(His)6 -eIF3s4融合蛋白在人乳腺癌细胞Bcap37中的表达

目的：构建真核细胞翻译起始因子3第4亚单位（eIF3s4）真核表达载体用于进一步功能研究。方法：设计引物,以K562细胞的总RNA为模板,采用RT-PCR方法扩增eIF3s4的全长编码区cDNA,克隆于pGEM-TEasy载体,经DNA测序并与GenBank数据库序列进行比对后,将该cDNA序列亚克隆于真核表达载体pcDNA4/HisMaxB载体,构建成（His）6-eIF3s4融合蛋白的表达载体,用LipofectamineTM2000瞬时转染人乳腺癌细胞株Bcap37,利用Westernblot方法检测（His）6-eIF3s4融合蛋白的表达。结果：DNA序列测定表明,利用RT-PCR方法克隆的eIF3s4全长编码区cDNA序列与GenBank数据库序列一致,Westernblot结果证实（His）6-eIF3s4融合蛋白在Bcap37细胞中获得预期表达。结论：成功地构建了eIF3s4的真核表达载体并在人乳腺癌细胞Bcap37中表达,为建立稳定的eIF3s4高表达细胞系,进而研究eIF3s4与肿瘤细胞多药耐药相关性打下了基础。

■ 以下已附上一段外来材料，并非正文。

<file path="config.mk">
export PLATFORM = sky130hd
export DESIGN_NAME = ptw_walker
export DESIGN_NICKNAME = d
export VERILOG_FILES = /design/src/design/ptw_pkg.sv /design/src/design/ptw_walker.sv
export SDC_FILE = /design/constraint.sdc
export NUM_CORES = 1
export LEC_CHECK = 0
export ABC_AREA = 1
export BUFFER_PORTS_ARGS = -buffer_cell sky130_fd_sc_hd__buf_2
export CAP_MARGIN = 20
export CORE_AREA = 3 3 202 204
export CTS_BUF_LIST = sky130_fd_sc_hd__clkbuf_4 sky130_fd_sc_hd__clkbuf_8 sky130_fd_sc_hd__clkbuf_16
export DETAILED_ROUTE_END_ITERATION = 6
export DIE_AREA = 0 0 205 207
export GPL_TIMING_DRIVEN = 1
export PLACE_DENSITY = 0.72
export SETUP_SLACK_MARGIN = 0.15
export SLEW_MARGIN = 20
export SYNTH_ARGS = -nofsm -noshare
export SYNTH_HDL_FRONTEND = slang
export SYNTH_SLANG_ARGS = --single-unit
</file>
<file path="constraint.sdc">
create_clock -name clk -period 11.1 [get_ports clk]
set_input_delay 0.555 -clock clk [delete_from_list [all_inputs] [get_ports clk]]
set_output_delay 0.555 -clock clk [all_outputs]
set_load 0.05 [all_outputs]
</file>
<file path="src/design/ptw_pkg.sv">
`timescale 1ns / 1ps
// shared types, constants and helpers for the four-level page table walker
// no dependencies; imported by every module of the walker

package ptw_pkg;

  localparam int unsigned TABLE_WORDS_DEF   = 16384;
  localparam int unsigned ENTRIES_PER_TABLE = 512;
  localparam int unsigned LEVELS            = 4;

  localparam int unsigned VA_W          = 64;
  localparam int unsigned PA_W          = 52;
  localparam int unsigned ENTRY_W       = 64;
  localparam int unsigned WORD_INDEX_W  = 14;
  localparam int unsigned PAGE_OFF_BITS = 12;
  localparam int unsigned IDX_W         = $clog2(ENTRIES_PER_TABLE);
  localparam int unsigned LVL_W         = $clog2(LEVELS);
  localparam int unsigned FRAME_W       = PA_W - PAGE_OFF_BITS;
  localparam int unsigned VA_USED_W     = PAGE_OFF_BITS + IDX_W * LEVELS;
  localparam int unsigned PRESENT_BIT   = 0;

  localparam logic [PA_W-1:0] SPAN_MIN = PA_W'(64'h0000_0000_FFFF_FFFF);

  typedef enum logic [0:0] {
    OP_WRITE = 1'b0,
    OP_WALK  = 1'b1
  } ptw_op_e;

  typedef enum logic [1:0] {
    CFG_ROOT        = 2'd0,
    CFG_DMAP_OFFSET = 2'd1,
    CFG_MEM_TOTAL   = 2'd2
  } ptw_cfg_reg_e;

  typedef enum logic [1:0] {
    ST_IDLE,
    ST_WALK,
    ST_DONE
  } ptw_state_e;

  typedef struct packed {
    ptw_op_e                 op;
    logic [VA_W-1:0]         vaddr;
    logic [WORD_INDEX_W-1:0] table_word_index;
    logic [ENTRY_W-1:0]      table_word_data;
  } ptw_req_t;

  typedef struct packed {
    logic [PA_W-1:0] paddr;
    logic            fault;
    logic            direct_mapped;
  } ptw_rsp_t;

  typedef struct packed {
    logic [PA_W-1:0] root_table_addr;
    logic [VA_W-1:0] direct_map_offset;
    logic [PA_W-1:0] mem_total;
  } ptw_cfg_t;

  localparam ptw_rsp_t FAULT_RSP = '{paddr: '0, fault: 1'b1, direct_mapped: 1'b0};

  // table index used at a given walk level, top level first
  function automatic logic [IDX_W-1:0] level_index(input logic [VA_USED_W-1:0] va,
                                                   input logic [LVL_W-1:0] lvl);
    return va[PAGE_OFF_BITS + IDX_W * (LEVELS - 1 - lvl) +: IDX_W];
  endfunction

endpackage

</file>
<file path="src/design/ptw_walker.sv">
`timescale 1ns / 1ps
// walk sequencer: direct map check, four dependent table reads, output register
// depends on ptw_pkg; drives the ports of ptw_table_mem

module ptw_walker import ptw_pkg::*; #(
  parameter int unsigned TABLE_WORDS = TABLE_WORDS_DEF
) (
  input  logic                           clk,
  input  logic                           rst,
  input  ptw_cfg_t                       cfg,
  input  logic                           req_valid,
  output logic                           req_ready,
  input  ptw_req_t                       req,
  output logic                           rsp_valid,
  input  logic                           rsp_ready,
  output ptw_rsp_t                       rsp,
  output logic                           mem_we,
  output logic [$clog2(TABLE_WORDS)-1:0] mem_waddr,
  output logic [ENTRY_W-1:0]             mem_wdata,
  output logic                           mem_re,
  output logic [$clog2(TABLE_WORDS)-1:0] mem_raddr,
  input  logic [ENTRY_W-1:0]             mem_rdata
);

  localparam int unsigned AW = $clog2(TABLE_WORDS);

  function automatic logic [AW-1:0] word_addr(input logic [FRAME_W-1:0] frame,
                                              input logic [IDX_W-1:0] idx);
    logic [FRAME_W+IDX_W-1:0] full;
    full = {frame, idx};
    return full[AW-1:0];
  endfunction

  ptw_state_e             state, state_next;
  logic [LVL_W-1:0]       level, level_next;
  logic [VA_USED_W-1:0]   vaddr, vaddr_next;
  ptw_rsp_t               pend, pend_next;
  ptw_rsp_t               rsp_next;
  logic                   rsp_valid_next;

  logic                   slot_free;
  logic                   root_zero;
  logic                   in_window;
  logic [PA_W-1:0]        span;
  logic [VA_W:0]          upper_sum;
  logic [VA_W-1:0]        upper;
  logic [VA_W-1:0]        diff;
  logic [63:0]            widx;
  logic                   fin;
  ptw_rsp_t               fin_rsp;

  // direct map window, saturating at the top of the address space
  assign span      = (cfg.mem_total > SPAN_MIN) ? cfg.mem_total : SPAN_MIN;
  assign upper_sum = {1'b0, cfg.direct_map_offset} + (VA_W + 1)'(span);
  assign upper     = upper_sum[VA_W] ? '1 : upper_sum[VA_W-1:0];
  assign in_window = (req.vaddr >= cfg.direct_map_offset) && (req.vaddr <= upper);
  assign diff      = req.vaddr - cfg.direct_map_offset;
  assign root_zero = (cfg.root_table_addr == '0);
  assign slot_free = !rsp_valid || rsp_ready;
  assign widx      = 64'(req.table_word_index);

  always_comb begin
    state_next     = state;
    level_next     = level;
    vaddr_next     = vaddr;
    pend_next      = pend;
    rsp_next       = rsp;
    rsp_valid_next = rsp_valid && !rsp_ready;
    req_ready      = 1'b0;
    mem_we         = 1'b0;
    mem_waddr      = widx[AW-1:0];
    mem_wdata      = req.table_word_data;
    mem_re         = 1'b0;
    mem_raddr      = word_addr(cfg.root_table_addr[PA_W-1:PAGE_OFF_BITS],
                               level_index(req.vaddr[VA_USED_W-1:0], '0));
    fin            = 1'b0;
    fin_rsp        = FAULT_RSP;

    unique case (state)
      ST_IDLE: begin
        req_ready = 1'b1;
        if (req_valid) begin
          if (req.op == OP_WRITE) begin
            mem_we = 1'b1;
          end else begin
            vaddr_next = req.vaddr[VA_USED_W-1:0];
            level_next = '0;
            if (root_zero) begin
              fin     = 1'b1;
              fin_rsp = FAULT_RSP;
            end else if (in_window) begin
              fin     = 1'b1;
              fin_rsp = '{paddr: diff[PA_W-1:0], fault: 1'b0, direct_mapped: 1'b1};
            end else begin
              mem_re     = 1'b1;
              state_next = ST_WALK;
            end
          end
        end
      end
      ST_WALK: begin
        if (!mem_rdata[PRESENT_BIT]) begin
          fin     = 1'b1;
          fin_rsp = FAULT_RSP;
        end else if (level == LVL_W'(LEVELS - 1)) begin
          fin     = 1'b1;
          fin_rsp = '{paddr: {mem_rdata[PA_W-1:PAGE_OFF_BITS], vaddr[PAGE_OFF_BITS-1:0]},
                      fault: 1'b0, direct_mapped: 1'b0};
        end else begin
          mem_re     = 1'b1;
          level_next = LVL_W'(level + 1'b1);
          mem_raddr  = word_addr(mem_rdata[PA_W-1:PAGE_OFF_BITS],
                                 level_index(vaddr, LVL_W'(level + 1'b1)));
        end
      end
      ST_DONE: begin
        if (slot_free) begin
          rsp_next       = pend;
          rsp_valid_next = 1'b1;
          state_next     = ST_IDLE;
        end
      end
      default: begin
        state_next = ST_IDLE;
      end
    endcase

    // finished translation goes straight to the output register when it is free
    if (fin) begin
      pend_next = fin_rsp;
      if (slot_free) begin
        rsp_next       = fin_rsp;
        rsp_valid_next = 1'b1;
        state_next     = ST_IDLE;
      end else begin
        state_next = ST_DONE;
      end
    end
  end

  always_ff @(posedge clk) begin
    if (rst) begin
      state     <= ST_IDLE;
      level     <= '0;
      rsp_valid <= 1'b0;
    end else begin
      state     <= state_next;
      level     <= level_next;
      rsp_valid <= rsp_valid_next;
    end
    vaddr <= vaddr_next;
    pend  <= pend_next;
    rsp   <= rsp_next;
  end

  // table writes only happen between walks, never beside a read
  assert property (@(posedge clk) disable iff (rst) !(mem_we && mem_re))
    else $error("table write and read issued together");

  assert property (@(posedge clk) disable iff (rst) mem_re |=> state == ST_WALK)
    else $error("table read issued without a walk step to consume it");

  assert property (@(posedge clk) disable iff (rst)
    (state == ST_WALK && $past(state) == ST_WALK) |-> level == LVL_W'($past(level) + 1'b1))
    else $error("walk level did not advance by one");

  assert property (@(posedge clk) disable iff (rst)
    (rsp_valid && rsp.fault) |-> (rsp.paddr == '0 && !rsp.direct_mapped))
    else $error("fault transaction carries an address");

endmodule

</file>
**Yosys cells after proc, flatten, opt, wreduce, memory -nomap -nowiden**

Index checks and enable logic that the tools add are counted.

- Mux-type cells: 51
- Equal/unequal tests: 13
- $mul: 1
- Reductions and logical operators: 11
- Add/sub/neg operators: 5
- Shifts and indexed selects: 1
- $lt $le $gt $ge: 3

Operators with widths:

| cell | count |
|---|---|
| 54-bit two-way mux | 10 |
| 54-bit one-hot mux with 2 select lines | 1 |
| 64-bit by 52-bit adder with 65-bit output | 1 |
| 64-bit >= comparator | 1 |
| 64-bit <= comparator | 1 |
| 64-bit two-way mux | 1 |
| 52-bit by 32-bit > comparator with 1-bit output, second input constant | 1 |
| 52-bit logical NOT | 1 |
| 52-bit two-way mux | 1 |
| 52-bit subtractor | 1 |
| 48-bit by 33-bit indexed part select with 9-bit output | 1 |
| 14-bit two-way mux | 3 |
| 2-bit two-way mux | 11 |
| 1-bit two-way mux | 20 |
| 3-bit inequality test, second input constant | 5 |
| 2-bit inequality test, second input constant | 5 |
| 5-bit by 8-bit adder with 9-bit output, first input constant | 1 |
| 5-bit by 3-bit multiplier with 8-bit output, first input constant | 1 |
| 2-bit one-hot mux with 3 select lines | 1 |
| 6-bit AND reduction | 1 |
| 5-bit AND reduction | 1 |
| 2-bit == test, second input constant | 2 |
| 1-bit one-hot mux with 2 select lines | 2 |
| 2-bit one-hot mux with 2 select lines | 1 |
| other kinds (9) | 11 |

- Output and inout port bits: 150
- Input port bits: 379
- Logic and storage cells: 95
- Register bits: 161

**Logic depth before layout (Yosys ltp)**

Gate-level depths: netlist of the first run.

- Depth in word-level cells: 13
- Gate-level depth with buffers: 43
- Depth with buffers taken out: 40

**Least setup slack after synthesis of the first run**

Ideal clock, no wire load.

- Path type: input-to-reg
- From: input cfg[34] (netlist name)
- To: register rsp[47] (netlist name)
- Required time: 10987 ps
- Arrival time: 5677 ps
- Setup slack: 5310 ps
- Library setup time: 113 ps
- Stages: 37
- Path buffers: 4
- Cells stage by stage: nor4_1 > nand3_1 > nor2_1 > clkbuf_1 > or2_2 > ha_1 > inv_1 > fa_1 > inv_1 > nand3_1 > nand2_1 > a21oi_1 > o21ai_1 > nand2_1 > nand3_1 > nand3_1 > nand3_1 > and3_1 > buf_2 > buf_4 > nor2_1 > ha_1 > nand2_1 > nor2_1 > nand2_1 > nor4_1 > nor2b_1 > nand3_1 > nand2_2 > nand2_1 > nand2_1 > nand2_2 > nand2_4 > nand2_8 > buf_6 > nand2_1 > nand2_1

RTL lines:

| what | RTL line | source |
|---|---|---|
| from (decl) | ptw_walker.sv:10 | `input ptw_cfg_t cfg,` |
| to (signal assigned) | ptw_walker.sv:153 | `rsp <= rsp_next;` |
| to (decl) | ptw_walker.sv:16 | `output ptw_rsp_t rsp,` |

==> results.yml, run 1 <==
yosys:
  synth_top_family_by_area: "simple AND/OR/NAND/NOR gates"
  synth_fa_ha_area_share_pct: 12.9
  synth-edff-count: 102
  postSynthRegisterBits: 161
  yosys_most_used_dff: "edfxtp_1"
  synth.net_count: 3241
  synth-async-reset-ratio_pct: 0
  synth_xor_area_share_pct: 4.49
  synth_area_leaders: "edfxtp_1, nand2_1, ha_1"
  synth_compound_gate_area_share_pct: 14.5
  synth.avg_cell_area_um2: 6.69
  synth.top_cell.area_share_pct: 17.1
  synth_warn: 0
  synth_sequential_area_ratio_pct: 23.7
  post_synth_inst_count: 2678
  synthMuxAreaShare_pct: 3.38
  synthesis.area_mm2: 0.0179
  post_synth_and_or_nand_nor_area_fraction_pct: 29.7
  ys_types: 56
  synth_area_leader_cell: "edfxtp_1"
floorplanning:
  floorplan.initialDensity_pct: 45.4
  die-height_um: 207
  placement_row_count: 73
  core_region_area_mm2: 0.0395
  die_area_mm2: 0.0424
  chipWidth_um: 205
  io-pin-count: 529
min_path:
  hp-class: "input port to flip-flop"
  endpoint_of_the_worst_hold_path: "vaddr[0]$_DFFE_PP_"
  hold_path.startpoint: "req[78]"
  min_path_cells: 1
routing:
  num_vias: 18700
  final_antenna_net_count: 0
  wirelength_um: 68800
  vias_per_cell: 5.42
  detail_route.drc_violations: 0
  routed_wire_length_per_instance_um: 19.9
  drtPass1Iterations: 5
  dr.first_iter.drc_count: 1457
pwr:
  power.leakage_nw: 10.0
  post-layout-total-power_mw: 2.58
  power-per-cell-area_mw_per_mm2: 128
  vdd_drop_max_mv: 0.0651
sta:
  aggregate_negative_setup_slack_ns: 0
  fmaxAchievable_mhz: 124
  setup_viol_count_final: 0
  worst_slew_margin_pct: 28.5
  finClkSkew_ns: 0.0136
  tightest_slew_ns: 1.06
  finalCriticalPeriod_ns: 8.04
  slew_viol_final: 0
  final_hold_viol_count: 0
  period_share_pct: 72.4
  unrepaired_setup_endpoints_after_global_routing: "false"
worst_setup_path:
  worstPathRequired_ns: 11.43
  path_common_cell: "nand2_1"
  cp_data_arrival_time_ns: 8.36
  timing.critical_path.fanout_max: 58
  cp-start-kind: "input port"
  crit_type: "input port to flip-flop"
  reg2regPathDepth: 7
  r2r_start: "level[0]$_SDFFE_PP0P_"
  crit_path_max_incr_delay_ns: 0.74
  reg2reg_setup_slack_ns: 8.14
  rr_endpoint: "rsp[7]$_DFF_P_"
  critPathSlowestCell: "nor4_1"
  crit_path_end_kind: "flip-flop"
place:
  routability_driven_placement_congestion_ratio: 0.965
  placement.io_buffers: 349
  dpl-instance-area_mm2: 0.0195
  dp_hpwl_um: 58700
cts:
  worstSkewPairLatency_ns: 0.45
  cts.path.max_buffers: 2
  clock_sinks: 161
  cts-buffers-inserted: 17
  clock_tree.htree_level_count: 4
  clock_tree.root_cell: "clkbuf_16"
  post-cts-setup-buffer-count: 0
  count_of_hold_buffers_inserted_by_post_cts_repair: 0
  cts_tree: "done"
  cts.clk_slew.worst_paths_ns: 0.06
  postCtsResizedCells: 0
grt:
  wire_length_of_the_first_global_routing_pass_um: 102000
  largest_net_degree_at_the_start_of_global_routing: 59
  first_global_vias: 18300
  number_of_antenna_violations_at_the_first_check_in_global_routing: 2
  gr-total-overflow: 0
  gr-usage-all-layers_pct: 31.1
cells_and_area:
  layout.cell_area.non_filler_mm2: 0.0201
  post_route_cells_drive_above_1_share_pct: 17.6
  n_fill_cell: 4114
  multi_input_area_mm2: 0.0117
  final_util_pct: 50.9
  finish.net_count: 3482
  layout-area-overhead-vs-synth_pct: 12.0
  regArea_mm2: 0.00424
run_status:
  run_status: "finished clean"
flow_run:
  max-cap-violations: 0
## routing by layer
| metal | routed length (um) | global-route usage, % | up-vias | part of all wire [%] |
|---|---|---|---|---|
| met4 | 2490 | 11.4 | 2 | 3.6 |
| met3 | 3910 | 3.83 | 132 | 5.7 |
| met2 | 32400 | 52.7 | 665 | 47 |
| li1 | - | - | 9239 | - |
| met1 | 30000 | 40.6 | 8697 | 44 |
| met5 | 34 | 0.691 | - | 0.049 |
## critical path: cells and delay by family
family	cells	cell delay [ns]
AND/OR/NAND/NOR	24	5.20
AO/OA/AOI/OAI	3	0.63
buffers and inverters	5	1.03
adder cells (fa/ha/maj)	3	0.81
## power by group
group	internal [mW]	switching, mW	total (mW)
Combinational	0.388	0.851	1.24
Clock	0.316	0.263	0.579
Sequential	0.723	0.0398	0.762
Total	1.43	1.15	2.58
## synthesized netlist by cell type, drive strengths merged, types with 20 or more instances
cell type,count
a21oi,201
a31oi,26
buf,93
clkbuf,41
dfxtp,59
edfxtp,102
ha,182
inv,305
mux2,53
nand2,730
nand3,93
nor2,340
nor3,36
nor4,23
o21ai,155
o21bai,20
or2,37
xnor2,28
xor2,64
## flip-flops by register name, summed over array words and instances (netlist names)
register and count:
level 2, pend 54, rsp 54, rsp_valid 1, state 2, vaddr 48
## cell type report
type | count | area share (%)
clock buffers | 20 | 2.38
multi-input cells | 2076 | 58.0
well taps | 525 | 3.27
diodes | 2 | 0.0249
flip-flops and latches | 161 | 21.1
repair buffers | 356 | 8.96
inverters | 307 | 5.75
clock inverters | 12 | 0.455
## logic make-up after synthesis
logic type,count (synthesis)
and+or+nand+nor,1287
AOI/OAI and AO/OA,459
buffers and inverters,441
adders and majority gates,184
DFF,161
xor gates and xnor gates,92
muxes,54
## per-stage QoR
step                      hold slack (ns)  cells  setup WS, ns
after global placement              0.527   3425          2.77
final                               0.306   3459          3.06
after global routing                0.297   3459          2.53
after floorplan                     0.512   2678          5.31
after CTS                           0.281   3457          3.13
after detailed placement            0.539   3425          2.70
## layout by cell type, fill, tap and decap left out, types with 59 or more instances in the layout
cell,count
ha_1,182
buf_2,349
nand2_1,720
xor2_1,64
nor2_1,334
inv_1,299
edfxtp_1,102
nand3_1,88
a21oi_1,199
dfxtp_1,59
o21ai_0,120
## how the worst max path moves through the flow
| stage | depth (start not counted) | to | startpoint |
|---|---|---|---|
| floorplan | 37 | rsp[47]$_DFF_P_ | cfg[34] |
| global placement | 35 | rsp[6]$_DFF_P_ | cfg[34] |
| detailed placement | 35 | rsp[31]$_DFF_P_ | cfg[34] |
| CTS | 35 | rsp[48]$_DFF_P_ | cfg[34] |
| global route | 35 | rsp[51]$_DFF_P_ | cfg[34] |
| finish | 35 | rsp[48]$_DFF_P_ | cfg[34] |
Note: power is estimated with default switching activity, not from simulation.
==> run 2: changes to the inputs <==
CORE_AREA = 3 3 204 206   (was 3 3 202 204)
DIE_AREA = 0 0 207 209   (was 0 0 205 207)
PLACE_DENSITY = 0.7   (was 0.72)
clock period = 7.6 ns   (was 11.1 ns; I/O delays follow)
==> run 2 against run 1 <==
The run now ends with design-rule violations left. Clock skew down 0.0035 ns. Via count up 1.3%. Worst hold slack lost 0.17 ns. Critical path type is now input port to output pin. Sequential cell count is the same. First-iteration DRC count grew 15%. Cell count is 0.17% higher. Combinational power up 47%. Register-to-register slack worse by 3.4 ns. Die area rose by 2.0%. Global-route usage down 0.64 points.
==> results.yml, run 2 (synthesized netlist as in run 1, its figures left out) <==
run_status:
  run_status: "finished, violations left"
  violated_checks: "design-rule violations"
grt:
  first_global_vias: 18600
  largest_net_degree_at_the_start_of_global_routing: 58
  gr-usage-all-layers_pct: 30.5
  wire_length_of_the_first_global_routing_pass_um: 104000
  number_of_antenna_violations_at_the_first_check_in_global_routing: 2
  gr-total-overflow: 0
pwr:
  sequentialPowerShare_pct: 29.1
  pwr-share-clk_pct: 23.2
  internal_power_mw: 2.12
  vdd_drop_max_mv: 0.129
  power.leakage_nw: 10.1
  power-per-cell-area_mw_per_mm2: 189
  p_sw_share_pct: 44.6
  combPwrFrac_pct: 47.7
  p_switching_mw: 1.70
worst_setup_path:
  cp_num_cells: 32
  r2r_start: "level[0]$_SDFFE_PP0P_"
  worstSetupEndpoint: "mem_re"
  crit_type: "input port to output pin"
  reg2reg_setup_slack_ns: 4.71
  crit_path_max_delay_family: "simple AND/OR/NAND/NOR gates"
  crit_path_end_kind: "output pin"
  reg2regPathDepth: 7
  rr_endpoint: "rsp[23]$_DFF_P_"
  cp_data_arrival_time_ns: 6.60
  path_common_cell: "nand3_1"
  worstPathRequired_ns: 7.22
  crit_path_max_incr_delay_ns: 0.73
  setup.worst_path.start: "cfg[34]"
  critPathSlowestCell: "nor4_1"
  timing.critical_path.fanout_max: 50
  cp-start-kind: "input port"
  cp_num_buf_inv: 6
sta:
  slew_viol_final: 0
  worst_slew_margin_pct: 24.8
  fmaxAchievable_mhz: 143
  finClkSkew_ns: 0.0101
  final_hold_viol_count: 0
  aggregate_negative_setup_slack_ns: 0
  finalCriticalPeriod_ns: 6.98
  setup_viol_count_final: 0
  timing.final.ws_setup_ns: 0.620
  tightest_slew_ns: 1.12
  period_share_pct: 91.8
  unrepaired_setup_endpoints_after_global_routing: "false"
floorplanning:
  chipWidth_um: 207
  placement_row_count: 73
  io-pin-count: 529
  core_region_area_mm2: 0.0398
  floorplan.initialDensity_pct: 45.0
  die_area_mm2: 0.0433
  die-height_um: 209
routing:
  num_vias: 19000
  detailroute.wirelength.met2_um: 32400
  vias_per_cell: 5.48
  routed_wire_length_per_instance_um: 19.9
  detail_route.drc_violations: 2
  met3_wirelength_from_detailed_routing_um: 4340
  dr.first_iter.drc_count: 1677
  final_antenna_net_count: 0
  drtPass1Iterations: 7
  routedLengthMet1_um: 29900
  wirelength_um: 69000
  routed.top_layer: "met4"
cts:
  clock_sinks: 161
  clock_tree.root_cell: "clkbuf_16"
  cts.path.max_buffers: 2
  count_of_hold_buffers_inserted_by_post_cts_repair: 0
  post-cts-setup-buffer-count: 0
  clock_tree.htree_level_count: 4
  postCtsResizedCells: 0
  cts.clk_slew.worst_paths_ns: 0.07
  worstSkewPairLatency_ns: 0.45
  cts_tree: "done"
  cts-buffers-inserted: 17
place:
  dp_hpwl_um: 58800
  placement.io_buffers: 349
  post-place-ws_ns: 0.427
  routability_driven_placement_congestion_ratio: 0.979
cells_and_area:
  layout.cells.most_common: "nand2_1"
  post_route_cells_drive_above_1_share_pct: 17.8
  reg.largest.list: "pend (54), rsp (54), vaddr (48)"
  layout-area-overhead-vs-synth_pct: 12.7
  finish.net_count: 3488
  mostFrequentLayoutCells: "nand2_1, buf_2, nor2_1, inv_1, a21oi_1"
flow_run:
  max-cap-violations: 0
min_path:
  hp-class: "input port to flip-flop"
  hold_path.startpoint: "req[78]"
==> run 2: cell count changes in the layout (fill, tap and decap cells not counted), sizes merged <==
cell and change:
clkinvlp +2, buf +6, clkbuf -2, inv -2
bufinv +2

Expression of (His)6-eIF3s4 fusion protein in human breast cancer cell Bcap37

AIM:To construct eukaryotic expression vector of eukaryotic translation initiation factor 3 subunit 4(eIF3s4) for further functional study.METHODS:The cDNA of eIF3s4 containing full length coding region was amplified by RT-PCR and cloned into pGEM-T Easy.The sequence of the cDNA was verified by DNA sequencing and blast against sequence data in GenBank database.The cDNA was then subcloned into the pcDNA4/HisMaxB to make a(His)6-eIF3s4 fusion protein expression vector.The vector was transfected into human breast cancer cell Bcap37 by LipofectamineTM2000,and the expression of(His)6-eIF3s4 fusion protein was detected by Western blot.RESULTS:DNA sequencing and sequence blast showed that the cDNA amplified by RT-PCR was consistent with the eIF3s4 sequence in GenBank database,and Western blot results showed the expression of the(His)6-eIF3s4 fusion protein in human breast cancer cell Bcap37 as expected.CONCLUSION:The(His)6-eIF3s4 fusion protein expression vector is constructed successfully with expression of the fusion protein in Bcap37 breast cancer cells.This work provides the basis for establishing a stable eIF3s4 expressing cell line for further study on the role of eIF3s4 in cancer multidrug resistance.